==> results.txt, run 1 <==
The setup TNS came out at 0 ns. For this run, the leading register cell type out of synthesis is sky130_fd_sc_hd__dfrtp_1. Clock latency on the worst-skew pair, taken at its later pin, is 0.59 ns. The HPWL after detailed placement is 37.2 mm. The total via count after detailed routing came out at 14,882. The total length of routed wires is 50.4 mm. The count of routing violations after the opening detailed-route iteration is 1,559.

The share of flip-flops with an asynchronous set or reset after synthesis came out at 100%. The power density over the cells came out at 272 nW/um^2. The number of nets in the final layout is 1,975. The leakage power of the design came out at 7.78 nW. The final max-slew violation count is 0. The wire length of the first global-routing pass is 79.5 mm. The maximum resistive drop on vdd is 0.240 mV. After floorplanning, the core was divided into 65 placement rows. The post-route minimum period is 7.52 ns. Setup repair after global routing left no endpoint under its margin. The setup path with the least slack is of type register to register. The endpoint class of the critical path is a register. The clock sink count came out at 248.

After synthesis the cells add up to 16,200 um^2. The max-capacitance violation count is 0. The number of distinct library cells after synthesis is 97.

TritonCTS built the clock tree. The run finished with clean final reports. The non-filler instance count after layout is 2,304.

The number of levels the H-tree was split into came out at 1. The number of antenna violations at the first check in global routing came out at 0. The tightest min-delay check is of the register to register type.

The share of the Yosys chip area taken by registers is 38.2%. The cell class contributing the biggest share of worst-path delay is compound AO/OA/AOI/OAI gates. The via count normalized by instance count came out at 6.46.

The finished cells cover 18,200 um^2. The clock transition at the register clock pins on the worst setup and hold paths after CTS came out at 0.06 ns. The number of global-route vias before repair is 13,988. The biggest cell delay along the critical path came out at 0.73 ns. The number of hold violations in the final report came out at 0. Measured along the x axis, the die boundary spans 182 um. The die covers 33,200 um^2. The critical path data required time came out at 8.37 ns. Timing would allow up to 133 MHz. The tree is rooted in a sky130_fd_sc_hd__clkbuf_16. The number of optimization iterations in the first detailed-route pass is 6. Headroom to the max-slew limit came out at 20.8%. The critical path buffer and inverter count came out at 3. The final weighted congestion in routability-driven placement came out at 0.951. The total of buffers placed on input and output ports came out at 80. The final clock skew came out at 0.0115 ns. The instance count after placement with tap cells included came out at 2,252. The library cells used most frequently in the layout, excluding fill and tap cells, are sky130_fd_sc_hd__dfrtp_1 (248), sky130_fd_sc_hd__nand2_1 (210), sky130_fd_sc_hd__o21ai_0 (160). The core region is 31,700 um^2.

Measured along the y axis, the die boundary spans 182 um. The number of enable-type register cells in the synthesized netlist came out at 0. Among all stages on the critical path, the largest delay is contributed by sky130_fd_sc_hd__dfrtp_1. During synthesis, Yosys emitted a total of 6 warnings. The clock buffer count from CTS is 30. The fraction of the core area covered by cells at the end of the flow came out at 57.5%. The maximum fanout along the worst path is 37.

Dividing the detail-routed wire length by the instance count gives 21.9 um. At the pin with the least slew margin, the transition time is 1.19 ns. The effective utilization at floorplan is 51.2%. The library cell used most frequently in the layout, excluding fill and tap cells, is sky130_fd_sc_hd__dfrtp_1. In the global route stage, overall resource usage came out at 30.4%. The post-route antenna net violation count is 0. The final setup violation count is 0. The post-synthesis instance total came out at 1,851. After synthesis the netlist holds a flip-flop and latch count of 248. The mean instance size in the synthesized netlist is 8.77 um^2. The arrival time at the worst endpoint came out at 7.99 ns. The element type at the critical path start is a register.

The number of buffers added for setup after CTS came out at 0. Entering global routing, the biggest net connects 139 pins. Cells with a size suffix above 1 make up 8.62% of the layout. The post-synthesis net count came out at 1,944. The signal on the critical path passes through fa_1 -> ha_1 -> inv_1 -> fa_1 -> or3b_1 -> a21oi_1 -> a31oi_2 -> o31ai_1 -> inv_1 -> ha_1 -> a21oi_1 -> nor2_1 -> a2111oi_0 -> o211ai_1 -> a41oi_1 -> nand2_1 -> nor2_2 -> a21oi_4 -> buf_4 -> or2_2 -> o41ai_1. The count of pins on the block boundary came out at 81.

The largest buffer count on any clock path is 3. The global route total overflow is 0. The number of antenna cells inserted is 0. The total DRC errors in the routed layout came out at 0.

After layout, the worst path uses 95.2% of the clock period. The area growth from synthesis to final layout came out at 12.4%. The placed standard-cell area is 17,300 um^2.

• • • •

- _REQUIRED ACTION_
An exact copy of the lines above, from the one containing "Measured along the y" through the one containing "Dividing the detail-routed", is the whole of the answer.

- _ANSWER FOR THE TASK_
Measured along the y axis, the die boundary spans 182 um. The number of enable-type register cells in the synthesized netlist came out at 0. Among all stages on the critical path, the largest delay is contributed by sky130_fd_sc_hd__dfrtp_1. During synthesis, Yosys emitted a total of 6 warnings. The clock buffer count from CTS is 30. The fraction of the core area covered by cells at the end of the flow came out at 57.5%. The maximum fanout along the worst path is 37.

Dividing the detail-routed wire length by the instance count gives 21.9 um. At the pin with the least slew margin, the transition time is 1.19 ns. The effective utilization at floorplan is 51.2%. The library cell used most frequently in the layout, excluding fill and tap cells, is sky130_fd_sc_hd__dfrtp_1. In the global route stage, overall resource usage came out at 30.4%. The post-route antenna net violation count is 0. The final setup violation count is 0. The post-synthesis instance total came out at 1,851. After synthesis the netlist holds a flip-flop and latch count of 248. The mean instance size in the synthesized netlist is 8.77 um^2. The arrival time at the worst endpoint came out at 7.99 ns. The element type at the critical path start is a register.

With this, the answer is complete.